Era él, el psicópata caníbal y viejo. No era tan viejo.
—¿Perdone?
—Sí, caballero, tienen mi nombre grabado en la patilla. Es un regalo de cumpleaños de un amigo.
—Vaya mierda de amigos que tiene usted.
—¿Me las devuelve, por favor?
—Qué va, imposible.
—¿Imposible por qué?
—Porque ahora yo soy usted.
—Eso no puede ser, usted es usted y yo soy yo.
—Eso era antes de que me pusiera sus gafas. Ahora ya no hay vuelta atrás.
—¿Cómo no prueba a quitárselas?
—¿A usted le gustan las aceitunas rellenas de anchoa?
—¡Me encantan!
—¡¿Ve?! ¡Yo las odio! Y sin embargo ahora mimo le mataría a usted por una lata de esa deliciosa mierda.
—Pues sí que tenemos un problema.
—Lo tiene usted.
—¿Yo?

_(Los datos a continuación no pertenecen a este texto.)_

==> src/hw/rtl/akd_back.sv <==
// ----------------------------------------------------------------------------
// akd_back
// Held-button tracking and press/release event output register.
// ----------------------------------------------------------------------------
module akd_back
    import akd_pkg::*;
(
    input  logic             clk,
    input  logic             rst_n,
    input  q_status_t        q_status,
    input  class_t           pop_data,
    output logic             pop,
    output logic             out_valid,
    input  logic             out_ready,
    output logic [BTN_W-1:0] button,
    output logic             is_press
);

    logic             held_valid_reg, held_valid_next;
    logic [BTN_W-1:0] held_index_reg, held_index_next;
    logic             out_valid_reg, out_valid_next;
    logic [BTN_W-1:0] button_reg, button_next;
    logic             is_press_reg, is_press_next;
    logic             emit;

    assign pop = !q_status.empty && (!out_valid_reg || out_ready);

    always_comb
    begin
        held_valid_next = held_valid_reg;
        held_index_next = held_index_reg;
        button_next     = button_reg;
        is_press_next   = is_press_reg;
        emit            = 1'b0;
        if (pop)
        begin
            if (pop_data.hit && !held_valid_reg)
            begin
                emit            = 1'b1;
                button_next     = pop_data.idx;
                is_press_next   = 1'b1;
                held_valid_next = 1'b1;
                held_index_next = pop_data.idx;
            end
            else if (held_valid_reg &&
                     !(pop_data.hit && (pop_data.idx == held_index_reg)))
            begin
                // other button or nothing: release, go idle
                emit            = 1'b1;
                button_next     = held_index_reg;
                is_press_next   = 1'b0;
                held_valid_next = 1'b0;
            end
        end
        out_valid_next = pop ? emit : (out_valid_reg && !out_ready);
    end

    always_ff @(posedge clk or negedge rst_n)
    begin
        if (!rst_n)
        begin
            held_valid_reg <= 1'b0;
            held_index_reg <= '0;
            out_valid_reg  <= 1'b0;
        end
        else
        begin
            held_valid_reg <= held_valid_next;
            held_index_reg <= held_index_next;
            out_valid_reg  <= out_valid_next;
        end
    end

    always_ff @(posedge clk)
    begin
        button_reg   <= button_next;
        is_press_reg <= is_press_next;
    end

    assign out_valid = out_valid_reg;
    assign button    = button_reg;
    assign is_press  = is_press_reg;

    a_press_sets_held: assert property (@(posedge clk) disable iff (!rst_n)
        (pop && pop_data.hit && !held_valid_reg) |=>
            (held_valid_reg && out_valid_reg && is_press_reg &&
             (held_index_reg == button_reg)))
        else $error("back: press did not latch held button");

    a_release_of_held: assert property (@(posedge clk) disable iff (!rst_n)
        (pop && held_valid_reg &&
         !(pop_data.hit && (pop_data.idx == held_index_reg))) |=>
            (out_valid_reg && !is_press_reg && !held_valid_reg &&
             (button_reg == $past(held_index_reg))))
        else $error("back: release does not name held button");

endmodule
--- src/design/dirty_area_merge_and_band.sv ---
// Top level of the dirty area merge and refresh banding block.
//
// Channel | Direction | Handshake          | Payload
// command | in        | start / busy       | cmd_i, rect_x1_i .. rect_y2_i
// window  | out       | strobe_o, one shot | win_x1_o .. win_y2_o, win_valid_o, win_last_o
// config  | in        | cfg_we_i           | cfg_idx_i, cfg_data_i
//
// An idle back end stores an add, if it holds fewer than eight areas, in the cycle
// after its transfer. The first fetch that finds areas after reset or a last window
// runs the join pass over ordered pairs of areas, which share the single size compare.
// A later fetch goes through the queue, the emit state and the output registers; an
// empty fetch skips the emit state. Reset clears all control state; a two-entry queue
// lets commands arrive while the back end works, and busy holds them off when it is full.
module dirty_area_merge_and_band (
  input  logic            clk_i,
  input  logic            rst_ni,
  input  logic            start,
  output logic            busy,
  input  logic            cmd_i,
  input  dam_pkg::coord_t rect_x1_i,
  input  dam_pkg::coord_t rect_y1_i,
  input  dam_pkg::coord_t rect_x2_i,
  input  dam_pkg::coord_t rect_y2_i,
  input  logic            cfg_we_i,
  input  logic [0:0]      cfg_idx_i,
  input  logic [dam_pkg::RowsBits-1:0] cfg_data_i,
  output logic            strobe_o,
  output dam_pkg::coord_t win_x1_o,
  output dam_pkg::coord_t win_y1_o,
  output dam_pkg::coord_t win_x2_o,
  output dam_pkg::coord_t win_y2_o,
  output logic            win_valid_o,
  output logic            win_last_o
);

  logic                 render_mode_q;
  logic [dam_pkg::RowsBits-1:0] max_rows_q;
  logic                 pop;
  logic                 item_valid;
  dam_pkg::item_t       item;

  always_ff @(posedge clk_i or negedge rst_ni) begin
    if (!rst_ni) begin
      render_mode_q <= 1'b0;
      max_rows_q <= dam_pkg::RowsBits'(16);
    end else if (cfg_we_i) begin
      unique case (cfg_idx_i)
        dam_pkg::RegRenderMode: render_mode_q <= cfg_data_i[0];
        dam_pkg::RegMaxRows: max_rows_q <= cfg_data_i;
        default: ;
      endcase
    end
  end

  dam_front u_front (
    .clk_i, .rst_ni, .start, .cmd_i, .rect_x1_i, .rect_y1_i, .rect_x2_i, .rect_y2_i,
    .busy, .pop_i(pop), .item_valid_o(item_valid), .item_o(item)
  );

  dam_back u_back (
    .clk_i, .rst_ni, .item_valid_i(item_valid), .item_i(item), .pop_o(pop),
    .render_mode_i(render_mode_q), .max_rows_i(max_rows_q), .strobe_o,
    .win_x1_o, .win_y1_o, .win_x2_o, .win_y2_o, .win_valid_o, .win_last_o
  );

endmodule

Si usted me ha robado la identidad.
—De eso nada, yo encontré unas gafas tiradas en la calle y me las puse. ¿Que soy un marrano? Vale, nada nuevo, pero de ladrón nada. Aprenda a no perder las cosas, despistado.
—Si fue un pequeño accidente de nada.
—¿Accidente de nada? ¡Si ha perdido su identidad! ¿Qué clase de hombre pierde su identidad como quien pierde unas llaves o un pañuelo?
—O unas gafas.
—¡Eso! ¡O unas gafas! ¡Irresponsable! ¡Anómalo!
—¿Anómalo yo, so caníbal de lo ajeno?
—Aquí el único caníbal que hay, creo que es usted.
—Devuélvame mis gafas.
—Ya le he dicho que es imposible. Su identidad se me ha encajado y no hay Dios que la mueva.
—Y entonces, ¿qué hago yo ahora? Si usted es yo, ¿quién soy yo?
—Pues usted sigue siendo usted.
—¿Yo sigo siendo yo?
—Coño, claro. Qué preguntas tiene usted.
—¿Y usted?
—Pues yo también soy usted.
—¿Y el usted que usted era hasta ahora? ¿Qué pasará con él?
—No lo sé, él sabrá, que ya es mayorcito.
—Pero él es usted.
—Ya no, ahora yo soy usted.
—¿Entonces yo paso a ser usted?
—Si se le ocurre hacer eso le doy dos hostias, so ladrón.
—Pero no podemos ser dos yo.
—¿Por qué no? ¿Hay algo que lo prohíba?
—Creo que no.
—Béseme y hágame el amor.
—Eso sería onanismo.
—Amor propio, le llamo yo.
—Ni con un palo le toco yo a usted.
—No se columpie, que le despido.
—¿Me despide de qué?
—De usted.
—¿De mí?
—Sí, le despido de ser usted y ya no pisa los pies por esta identidad en lo que le queda de vida, que puede ser lo que tarde yo en darle una hostia.
—Para ser un viejo con achaques no lo hace mal.
—Culpa suya, que me imaginó viejo y con achaques y como puede comprobar soy un chaval de cincuenta.
—Bueno, chaval, chaval...
—Al lado de lo que usted se imaginó, sí.
—¿Y entonces por qué su identidad me otorgó esta senectud?
—No fue mi identidad, fue usted, que es joven por fuera y viejo por dentro.
—Ya no la quiero, se la devuelvo.
—De eso nada, ahora métasela por el culo. Adiós.
Y el hombre que ya no era él, o sí, vaya usted a saber, dio media vuelta y se perdió entre la multitud del mercado. Quizás iba en busca de una nueva identidad o quizás decidiera vivir el resto de su existencia sin identidad. Quién sabe.
El mundo está lleno de gilipollas, con lo que eso cansa.